In the Santiago neighborhood of Lo Barnechea, the past and present feel of the district will come together in the new Traditions Cultural and Educational Center (Centro Cultural y Educacional de las Tradiciones), scheduled to open its doors in early 2013. The construction will reflect the mix of eras visible in the Lo Barnechea neighborhood, with its antique mansions alongside new, modern buildings.
The center’s contemporary feel juxtaposes its mission of recovering the varied folkloric and traditional roots of this diverse community. To achieve its goal of saving traditional knowledge and practices, the center will include rehearsal rooms to provide practice space for local neighborhood folkloric groups.
Lo Barnechea boasts 14 traditional folkloric groups that are currently without a central practice space, a problem the Traditions Cultural and Educational Center will address.
Also planned for the four-story, 1,435 square-meter space are rooms to house workshops focusing on traditional cooking, dancing and Chilean literature and music, all of which will be aimed at the some 6,000 students attending schools in the district. The municipality and the Corporación Cultural de Lo Barnechea collaborated on seeing the project – which will include storage areas, dressing rooms, a café and a patio – come to full fruition.
Lo Barnechea is in the unique position of being a young neighborhood that has experienced a relatively recent explosion in its population, and the sector has not developed many of the cultural and public spaces older communities in Santiago possess.
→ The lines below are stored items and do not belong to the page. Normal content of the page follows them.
What follows belongs to an exercise in optimizing a design on an open flow for small area, a short achievable clock period and few clock cycles per item; a production flow would make more cautious choices.
Only simulation tests tie the RTL to the original design; equivalence was not proved.
Power figures rest on the tool's default switching activity, not on a simulated workload.

Setup of the baseline:
## ycv32
module ycv32 (
    input  wire        clk,
    input  wire        rst,           
    input  wire        cmd_valid,
    output wire        cmd_ready,
    input  wire [39:0] cmd_data,      
    output reg         rsp_valid,
    input  wire        rsp_ready,
    output wire [39:0] rsp_data       
);
    localparam [1:0] PH_IDLE  = 2'd0;
    localparam [1:0] PH_BODY  = 2'd1;
    localparam [1:0] PH_DONE  = 2'd2;
    localparam [1:0] PH_FAULT = 2'd3;
    localparam [7:0] OP_SINIT   = 8'h01;
    localparam [7:0] OP_CFG     = 8'h02;
    localparam [7:0] OP_RDREG   = 8'h03;
    localparam [7:0] OP_PBEGIN  = 8'h10;
    localparam [7:0] OP_PBEGINM = 8'h11;
    localparam [7:0] OP_DATA    = 8'h12;
    localparam [7:0] OP_PEND    = 8'h13;
    localparam [7:0] OP_SEND    = 8'h14;
    localparam [7:0] OP_LDSIZEL = 8'h20;
    localparam [7:0] OP_LDSIZEH = 8'h21;
    localparam [7:0] OP_LDPCRC  = 8'h22;
    localparam [7:0] OP_LDCRC   = 8'h23;
    localparam [7:0] OP_CHKPART = 8'h24;
    localparam [3:0] E_ILLEGAL     = 4'h1;
    localparam [3:0] E_PROTO       = 4'h2;
    localparam [3:0] E_TRUNC       = 4'h3;
    localparam [3:0] E_PART_ORDER  = 4'h4;
    localparam [3:0] E_SIZE        = 4'h5;
    localparam [3:0] E_CRC_PART    = 4'h6;
    localparam [3:0] E_NO_PARTS    = 4'h7;
    localparam [3:0] E_CRC_SESS    = 4'h8;
    localparam [3:0] E_OVERFLOW    = 4'h9;
    localparam K_SINIT = 0, K_CFG = 1, K_RDREG = 2, K_PBEGIN = 3, K_PBEGINM = 4,
               K_DATA = 5, K_PEND = 6, K_SEND = 7, K_LDSIZEL = 8, K_LDSIZEH = 9,
               K_LDPCRC = 10, K_LDCRC = 11, K_CHKPART = 12, K_ILLEGAL = 13;
    reg        sieve_en;
    reg [1:0]  phase;
    reg [3:0]  cause;
    reg        esc_pend;
    reg        multipart;
    reg [31:0] crc_part_raw;
    reg [31:0] crc_sess_raw;
    reg [63:0] len;
    reg [31:0] parts;
    reg [31:0] part_num;
    reg [63:0] exp_size;
    reg [31:0] exp_pcrc;
    reg        exp_pcrc_v;
    reg [31:0] exp_crc;
    reg        exp_crc_v;
    reg        len_max;
    reg        parts_max;
    reg [7:0]  len_g;
    reg [3:0]  parts_g;
    reg        parts_zero;
    wire [7:0]  c_op  = cmd_data[39:32];
    wire [31:0] c_arg = cmd_data[31:0];
    wire c_hi24_z = (c_arg[31:8] == 24'd0);
    wire c_hi31_z = c_hi24_z & (c_arg[7:1] == 7'd0);
  ...
Size in the first run: roughly 2100 cells after synthesis, about 480 flip-flops.
clock: 6.0 ns
lec_check: 0
cap_margin: 20
core_margin: 2
core_utilization: 55
cts_cluster_diameter: 80
cts_cluster_size: 20
setup_slack_margin: 3.5
slew_margin: 20
standard.sh (not shown) runs the stock make flow with config.mk's settings and CLKGATE_MAP_FILE= SYNTH_SCRIPT=/design/flow/synth_recipe.tcl, a recipe that flattens the netlist after the stock synthesis.
==> flow/flow/run.sh <==
#!/bin/bash
# The standard layout (the standard.sh: standard synthesis, then ORFS to
# finish), with one change: the buffers that global placement puts on every
# input and output port are sky130_fd_sc_hd__buf_4 cells instead of the
# delay-buffer cell buffer_ports picks on its own.
# make's full output goes to flow_make.log in the folder this runs in; each
# ORFS step also keeps its own log under orfs/logs/.
set -euo pipefail
bash standard.sh "BUFFER_PORTS_ARGS=-buffer_cell sky130_fd_sc_hd__buf_4" finish > flow_make.log 2>&1
Testbench counts of the baseline, summed over its fixed seeds: cycles 24,718, items 24,267.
One highlight of the new center will be the theater located on a semi-underground level, where documentaries and films will be shown and concerts held. The planned space will be aesthetically striking, with a closed roof, walls open to the sidewalk and stands that also serve as steps. Architecturally, this theater space was envisioned by architect Gonzalo Mardones through reflections on the local landscape, such as the central columns fashioned after trees in the native forest section of Lo Barnechea’s Nature Sanctuary.
A dry run of the center is planned for summer 2013, when local students will be the first to take advantage of all that the center has to offer. Donations for construction and operation from governmental educational funds, the Anglo American mining company and municipal funds will make it possible for the center to open its doors to the public free of charge.